Stored items:

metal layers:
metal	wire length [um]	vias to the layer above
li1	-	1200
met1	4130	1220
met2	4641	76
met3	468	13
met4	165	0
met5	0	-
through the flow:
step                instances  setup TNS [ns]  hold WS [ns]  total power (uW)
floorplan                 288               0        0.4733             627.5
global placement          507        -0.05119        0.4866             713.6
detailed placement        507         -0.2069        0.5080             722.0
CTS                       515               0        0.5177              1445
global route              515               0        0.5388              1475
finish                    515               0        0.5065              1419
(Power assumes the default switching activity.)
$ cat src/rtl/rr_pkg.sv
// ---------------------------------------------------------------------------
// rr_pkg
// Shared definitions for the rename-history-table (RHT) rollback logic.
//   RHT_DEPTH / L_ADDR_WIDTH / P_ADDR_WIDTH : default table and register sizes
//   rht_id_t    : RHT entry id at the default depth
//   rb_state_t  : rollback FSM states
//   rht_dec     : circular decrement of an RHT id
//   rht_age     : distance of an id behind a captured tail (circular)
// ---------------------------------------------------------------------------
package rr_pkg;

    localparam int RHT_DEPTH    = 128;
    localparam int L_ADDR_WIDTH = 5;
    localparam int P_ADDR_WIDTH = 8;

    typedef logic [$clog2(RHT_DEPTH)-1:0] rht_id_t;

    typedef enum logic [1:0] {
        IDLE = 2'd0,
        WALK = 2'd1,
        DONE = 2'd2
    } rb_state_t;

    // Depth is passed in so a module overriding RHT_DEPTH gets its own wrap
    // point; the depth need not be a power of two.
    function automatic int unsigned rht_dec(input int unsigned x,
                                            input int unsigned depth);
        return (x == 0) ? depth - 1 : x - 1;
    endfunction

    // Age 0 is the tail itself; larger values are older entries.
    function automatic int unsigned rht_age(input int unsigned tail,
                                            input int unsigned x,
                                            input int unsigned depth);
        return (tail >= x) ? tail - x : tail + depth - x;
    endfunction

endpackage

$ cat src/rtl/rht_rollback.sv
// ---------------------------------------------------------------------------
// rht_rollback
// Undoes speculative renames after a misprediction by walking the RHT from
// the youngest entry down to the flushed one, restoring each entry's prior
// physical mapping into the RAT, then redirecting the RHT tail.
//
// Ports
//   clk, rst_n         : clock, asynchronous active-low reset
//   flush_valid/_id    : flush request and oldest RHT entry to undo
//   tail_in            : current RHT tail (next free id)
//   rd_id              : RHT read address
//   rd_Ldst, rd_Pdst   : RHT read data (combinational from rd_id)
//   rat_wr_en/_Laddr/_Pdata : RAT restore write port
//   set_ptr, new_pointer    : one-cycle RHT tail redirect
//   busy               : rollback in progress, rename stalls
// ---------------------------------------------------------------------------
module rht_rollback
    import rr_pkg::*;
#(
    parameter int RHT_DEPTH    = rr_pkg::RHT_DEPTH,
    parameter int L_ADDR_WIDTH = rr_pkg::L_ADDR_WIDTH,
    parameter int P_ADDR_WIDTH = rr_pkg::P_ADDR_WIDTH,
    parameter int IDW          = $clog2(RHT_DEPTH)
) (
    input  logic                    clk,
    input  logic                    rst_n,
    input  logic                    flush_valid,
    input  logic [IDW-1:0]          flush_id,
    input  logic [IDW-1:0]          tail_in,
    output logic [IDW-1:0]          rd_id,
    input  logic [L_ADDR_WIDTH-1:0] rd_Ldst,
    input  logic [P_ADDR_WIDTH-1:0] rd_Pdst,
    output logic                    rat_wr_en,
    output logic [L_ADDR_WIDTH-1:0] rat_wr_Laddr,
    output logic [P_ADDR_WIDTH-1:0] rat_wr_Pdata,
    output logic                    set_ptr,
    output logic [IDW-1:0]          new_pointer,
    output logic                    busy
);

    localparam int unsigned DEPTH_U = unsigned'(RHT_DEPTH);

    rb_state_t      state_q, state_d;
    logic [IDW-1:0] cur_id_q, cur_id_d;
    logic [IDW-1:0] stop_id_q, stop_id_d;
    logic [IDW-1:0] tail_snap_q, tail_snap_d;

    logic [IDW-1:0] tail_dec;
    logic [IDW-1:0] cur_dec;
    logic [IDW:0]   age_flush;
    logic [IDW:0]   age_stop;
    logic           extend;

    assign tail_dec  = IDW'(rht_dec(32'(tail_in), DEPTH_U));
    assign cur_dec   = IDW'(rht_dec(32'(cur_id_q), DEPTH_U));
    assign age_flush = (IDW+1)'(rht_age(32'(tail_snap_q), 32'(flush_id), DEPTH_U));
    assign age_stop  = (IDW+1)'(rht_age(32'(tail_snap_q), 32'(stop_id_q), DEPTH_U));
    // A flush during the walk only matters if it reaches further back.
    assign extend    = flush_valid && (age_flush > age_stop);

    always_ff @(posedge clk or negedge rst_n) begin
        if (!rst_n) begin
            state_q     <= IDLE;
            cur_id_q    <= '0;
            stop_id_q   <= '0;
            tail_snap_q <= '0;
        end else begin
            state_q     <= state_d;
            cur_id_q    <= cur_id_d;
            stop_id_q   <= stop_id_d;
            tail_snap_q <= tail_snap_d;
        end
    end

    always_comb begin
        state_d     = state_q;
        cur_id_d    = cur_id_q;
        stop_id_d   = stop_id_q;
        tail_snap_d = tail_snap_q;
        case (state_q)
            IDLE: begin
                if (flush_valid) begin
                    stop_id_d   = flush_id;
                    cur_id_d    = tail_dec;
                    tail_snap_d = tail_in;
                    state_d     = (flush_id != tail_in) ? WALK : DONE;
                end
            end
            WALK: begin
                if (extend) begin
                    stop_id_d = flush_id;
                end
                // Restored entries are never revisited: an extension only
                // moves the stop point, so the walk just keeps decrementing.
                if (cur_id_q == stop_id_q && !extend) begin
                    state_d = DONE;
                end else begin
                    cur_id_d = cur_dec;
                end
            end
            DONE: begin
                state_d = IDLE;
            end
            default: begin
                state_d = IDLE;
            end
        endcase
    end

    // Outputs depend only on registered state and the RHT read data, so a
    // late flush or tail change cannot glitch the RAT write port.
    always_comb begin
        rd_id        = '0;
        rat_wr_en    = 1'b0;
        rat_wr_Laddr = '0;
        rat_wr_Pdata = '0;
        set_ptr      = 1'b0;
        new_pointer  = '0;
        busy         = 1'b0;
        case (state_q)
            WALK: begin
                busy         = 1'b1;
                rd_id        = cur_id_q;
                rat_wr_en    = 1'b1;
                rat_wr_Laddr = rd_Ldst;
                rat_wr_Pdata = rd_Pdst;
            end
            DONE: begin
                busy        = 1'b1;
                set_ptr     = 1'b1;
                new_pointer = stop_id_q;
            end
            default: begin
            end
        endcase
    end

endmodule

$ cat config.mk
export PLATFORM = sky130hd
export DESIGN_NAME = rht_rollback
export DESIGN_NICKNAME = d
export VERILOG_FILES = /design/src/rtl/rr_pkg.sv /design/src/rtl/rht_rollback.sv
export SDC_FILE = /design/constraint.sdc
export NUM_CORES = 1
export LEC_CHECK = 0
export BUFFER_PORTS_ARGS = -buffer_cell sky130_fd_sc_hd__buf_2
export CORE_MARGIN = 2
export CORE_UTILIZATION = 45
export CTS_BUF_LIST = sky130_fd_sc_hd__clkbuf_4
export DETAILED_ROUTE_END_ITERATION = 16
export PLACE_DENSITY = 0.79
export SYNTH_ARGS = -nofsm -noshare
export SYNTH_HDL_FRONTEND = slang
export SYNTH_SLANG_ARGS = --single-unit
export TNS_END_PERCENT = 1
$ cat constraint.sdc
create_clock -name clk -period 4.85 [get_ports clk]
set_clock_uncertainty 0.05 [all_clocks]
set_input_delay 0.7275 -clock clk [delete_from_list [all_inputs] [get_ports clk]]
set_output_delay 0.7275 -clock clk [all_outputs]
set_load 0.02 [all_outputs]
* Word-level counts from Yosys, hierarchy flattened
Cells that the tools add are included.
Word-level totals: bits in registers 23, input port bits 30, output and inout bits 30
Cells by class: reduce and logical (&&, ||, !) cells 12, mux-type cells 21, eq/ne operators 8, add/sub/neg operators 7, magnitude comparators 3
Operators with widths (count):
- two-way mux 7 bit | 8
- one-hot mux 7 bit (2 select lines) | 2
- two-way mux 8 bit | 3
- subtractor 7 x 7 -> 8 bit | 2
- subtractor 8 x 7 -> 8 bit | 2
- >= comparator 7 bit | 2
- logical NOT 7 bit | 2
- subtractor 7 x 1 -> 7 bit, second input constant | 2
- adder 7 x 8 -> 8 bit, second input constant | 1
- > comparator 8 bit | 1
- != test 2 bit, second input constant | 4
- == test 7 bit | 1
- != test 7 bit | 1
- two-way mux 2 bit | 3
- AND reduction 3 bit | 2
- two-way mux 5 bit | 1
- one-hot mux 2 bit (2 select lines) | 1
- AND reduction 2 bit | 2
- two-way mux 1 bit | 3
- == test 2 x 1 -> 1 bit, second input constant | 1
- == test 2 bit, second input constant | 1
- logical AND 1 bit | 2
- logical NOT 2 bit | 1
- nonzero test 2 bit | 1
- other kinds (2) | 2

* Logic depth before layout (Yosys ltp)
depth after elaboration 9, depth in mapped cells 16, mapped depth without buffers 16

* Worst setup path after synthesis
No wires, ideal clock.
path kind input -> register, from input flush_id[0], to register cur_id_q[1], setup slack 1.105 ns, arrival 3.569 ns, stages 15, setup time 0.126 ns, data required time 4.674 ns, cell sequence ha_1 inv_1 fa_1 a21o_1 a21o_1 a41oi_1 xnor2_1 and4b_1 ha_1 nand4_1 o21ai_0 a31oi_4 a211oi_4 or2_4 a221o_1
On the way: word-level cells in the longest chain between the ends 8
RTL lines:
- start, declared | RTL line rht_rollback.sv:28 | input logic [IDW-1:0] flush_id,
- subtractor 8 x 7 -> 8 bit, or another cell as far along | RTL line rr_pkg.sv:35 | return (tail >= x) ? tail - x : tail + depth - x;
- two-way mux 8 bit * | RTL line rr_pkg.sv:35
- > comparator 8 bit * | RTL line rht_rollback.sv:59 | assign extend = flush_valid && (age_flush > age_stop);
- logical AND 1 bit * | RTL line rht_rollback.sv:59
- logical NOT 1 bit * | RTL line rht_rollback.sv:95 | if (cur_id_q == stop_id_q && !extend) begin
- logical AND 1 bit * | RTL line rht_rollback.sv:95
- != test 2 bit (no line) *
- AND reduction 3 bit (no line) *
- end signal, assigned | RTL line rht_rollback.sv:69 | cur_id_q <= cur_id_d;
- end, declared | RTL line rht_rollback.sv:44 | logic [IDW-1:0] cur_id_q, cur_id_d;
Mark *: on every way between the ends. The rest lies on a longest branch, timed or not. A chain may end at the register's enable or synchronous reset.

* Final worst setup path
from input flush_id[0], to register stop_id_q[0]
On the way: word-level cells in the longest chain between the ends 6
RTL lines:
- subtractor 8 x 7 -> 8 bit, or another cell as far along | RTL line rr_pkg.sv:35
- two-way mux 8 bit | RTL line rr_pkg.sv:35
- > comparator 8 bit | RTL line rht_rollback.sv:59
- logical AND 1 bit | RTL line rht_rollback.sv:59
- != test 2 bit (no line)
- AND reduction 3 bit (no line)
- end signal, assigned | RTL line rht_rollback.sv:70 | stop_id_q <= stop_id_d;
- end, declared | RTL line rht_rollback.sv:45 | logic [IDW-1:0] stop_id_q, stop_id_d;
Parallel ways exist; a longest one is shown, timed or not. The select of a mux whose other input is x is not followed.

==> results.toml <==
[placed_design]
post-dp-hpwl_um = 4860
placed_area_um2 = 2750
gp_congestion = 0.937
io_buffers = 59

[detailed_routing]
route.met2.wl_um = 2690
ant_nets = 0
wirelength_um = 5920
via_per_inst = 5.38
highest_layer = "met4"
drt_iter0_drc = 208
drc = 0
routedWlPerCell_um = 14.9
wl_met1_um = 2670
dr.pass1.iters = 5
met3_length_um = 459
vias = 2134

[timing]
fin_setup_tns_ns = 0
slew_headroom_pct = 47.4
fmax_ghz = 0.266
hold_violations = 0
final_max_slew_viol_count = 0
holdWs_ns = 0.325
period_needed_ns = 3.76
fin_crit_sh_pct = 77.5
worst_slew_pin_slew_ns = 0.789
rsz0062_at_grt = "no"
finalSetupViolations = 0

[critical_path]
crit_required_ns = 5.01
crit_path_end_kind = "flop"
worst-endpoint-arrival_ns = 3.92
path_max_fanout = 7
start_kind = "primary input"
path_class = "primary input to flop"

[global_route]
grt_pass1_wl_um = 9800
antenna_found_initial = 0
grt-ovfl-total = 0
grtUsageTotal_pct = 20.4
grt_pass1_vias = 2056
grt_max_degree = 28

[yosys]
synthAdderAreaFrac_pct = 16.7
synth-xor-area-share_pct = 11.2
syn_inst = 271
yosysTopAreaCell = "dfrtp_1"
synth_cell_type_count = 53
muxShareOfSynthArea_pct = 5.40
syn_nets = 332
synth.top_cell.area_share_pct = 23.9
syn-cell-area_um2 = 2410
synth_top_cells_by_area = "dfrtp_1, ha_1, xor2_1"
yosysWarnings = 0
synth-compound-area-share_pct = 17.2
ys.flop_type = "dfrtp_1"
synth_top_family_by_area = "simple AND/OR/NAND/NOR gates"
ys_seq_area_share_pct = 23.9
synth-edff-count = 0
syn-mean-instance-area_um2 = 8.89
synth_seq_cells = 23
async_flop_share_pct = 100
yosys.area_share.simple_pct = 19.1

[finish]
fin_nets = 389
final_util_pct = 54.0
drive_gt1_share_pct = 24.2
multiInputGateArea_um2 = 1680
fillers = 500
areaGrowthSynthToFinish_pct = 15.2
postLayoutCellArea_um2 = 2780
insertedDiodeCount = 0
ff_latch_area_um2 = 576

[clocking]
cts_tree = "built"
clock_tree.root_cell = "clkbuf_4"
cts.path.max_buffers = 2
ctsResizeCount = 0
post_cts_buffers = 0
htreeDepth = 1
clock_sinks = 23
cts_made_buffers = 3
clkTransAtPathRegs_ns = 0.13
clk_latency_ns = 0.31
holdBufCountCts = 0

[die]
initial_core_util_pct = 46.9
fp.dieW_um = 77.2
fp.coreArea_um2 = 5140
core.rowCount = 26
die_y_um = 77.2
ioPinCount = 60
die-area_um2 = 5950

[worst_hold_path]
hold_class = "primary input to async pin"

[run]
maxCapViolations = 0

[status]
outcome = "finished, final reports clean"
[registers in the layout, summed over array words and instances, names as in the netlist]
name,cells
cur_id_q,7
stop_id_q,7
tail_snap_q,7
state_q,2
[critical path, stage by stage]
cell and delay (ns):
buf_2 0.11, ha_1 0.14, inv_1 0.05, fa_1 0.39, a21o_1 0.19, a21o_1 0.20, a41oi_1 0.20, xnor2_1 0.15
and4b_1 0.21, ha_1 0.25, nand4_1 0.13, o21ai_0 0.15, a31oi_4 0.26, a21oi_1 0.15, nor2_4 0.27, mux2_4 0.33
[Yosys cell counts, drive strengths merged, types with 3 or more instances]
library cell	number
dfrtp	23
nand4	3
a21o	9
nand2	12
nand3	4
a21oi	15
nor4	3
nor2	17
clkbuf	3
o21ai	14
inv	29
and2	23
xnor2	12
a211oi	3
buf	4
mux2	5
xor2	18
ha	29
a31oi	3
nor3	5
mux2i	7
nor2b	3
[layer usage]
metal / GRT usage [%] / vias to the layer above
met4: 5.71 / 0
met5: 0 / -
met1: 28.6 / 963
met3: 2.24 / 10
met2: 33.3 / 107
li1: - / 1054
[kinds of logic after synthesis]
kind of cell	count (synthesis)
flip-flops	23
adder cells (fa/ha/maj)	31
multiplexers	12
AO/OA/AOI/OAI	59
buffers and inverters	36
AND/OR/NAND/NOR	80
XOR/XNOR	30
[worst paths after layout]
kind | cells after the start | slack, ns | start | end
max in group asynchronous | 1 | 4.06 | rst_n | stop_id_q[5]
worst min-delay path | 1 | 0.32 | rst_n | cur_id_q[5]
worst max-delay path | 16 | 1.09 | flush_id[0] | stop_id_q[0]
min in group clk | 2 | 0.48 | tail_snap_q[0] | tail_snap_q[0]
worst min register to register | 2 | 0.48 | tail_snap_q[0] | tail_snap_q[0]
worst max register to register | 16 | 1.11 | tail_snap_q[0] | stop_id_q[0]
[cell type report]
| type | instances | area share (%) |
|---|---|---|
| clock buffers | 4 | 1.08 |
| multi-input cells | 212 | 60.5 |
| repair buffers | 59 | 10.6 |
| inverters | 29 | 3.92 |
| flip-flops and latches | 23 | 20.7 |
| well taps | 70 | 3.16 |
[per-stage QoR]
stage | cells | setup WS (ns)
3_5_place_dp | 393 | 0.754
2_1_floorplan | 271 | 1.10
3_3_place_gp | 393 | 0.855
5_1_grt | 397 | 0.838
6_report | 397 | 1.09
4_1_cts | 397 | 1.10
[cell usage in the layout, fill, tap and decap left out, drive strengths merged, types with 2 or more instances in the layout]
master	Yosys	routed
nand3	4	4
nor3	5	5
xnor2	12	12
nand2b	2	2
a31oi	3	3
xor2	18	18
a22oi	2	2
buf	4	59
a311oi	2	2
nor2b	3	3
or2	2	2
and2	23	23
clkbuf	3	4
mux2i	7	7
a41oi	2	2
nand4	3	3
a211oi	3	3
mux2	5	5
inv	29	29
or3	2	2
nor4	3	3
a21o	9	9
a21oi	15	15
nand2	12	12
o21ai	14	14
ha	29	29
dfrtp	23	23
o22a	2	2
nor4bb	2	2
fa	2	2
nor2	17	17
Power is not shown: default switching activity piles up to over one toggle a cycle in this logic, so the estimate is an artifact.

EXERCISE OBJECTIVE. Of the entries above, repeat exactly the lines between the line with "cell and delay" and the line with "and4b_1 0.21, ha_1", inclusive, and no others.

RESPONSE AREA.
cell and delay (ns):
buf_2 0.11, ha_1 0.14, inv_1 0.05, fa_1 0.39, a21o_1 0.19, a21o_1 0.20, a41oi_1 0.20, xnor2_1 0.15
and4b_1 0.21, ha_1 0.25, nand4_1 0.13, o21ai_0 0.15, a31oi_4 0.26, a21oi_1 0.15, nor2_4 0.27, mux2_4 0.33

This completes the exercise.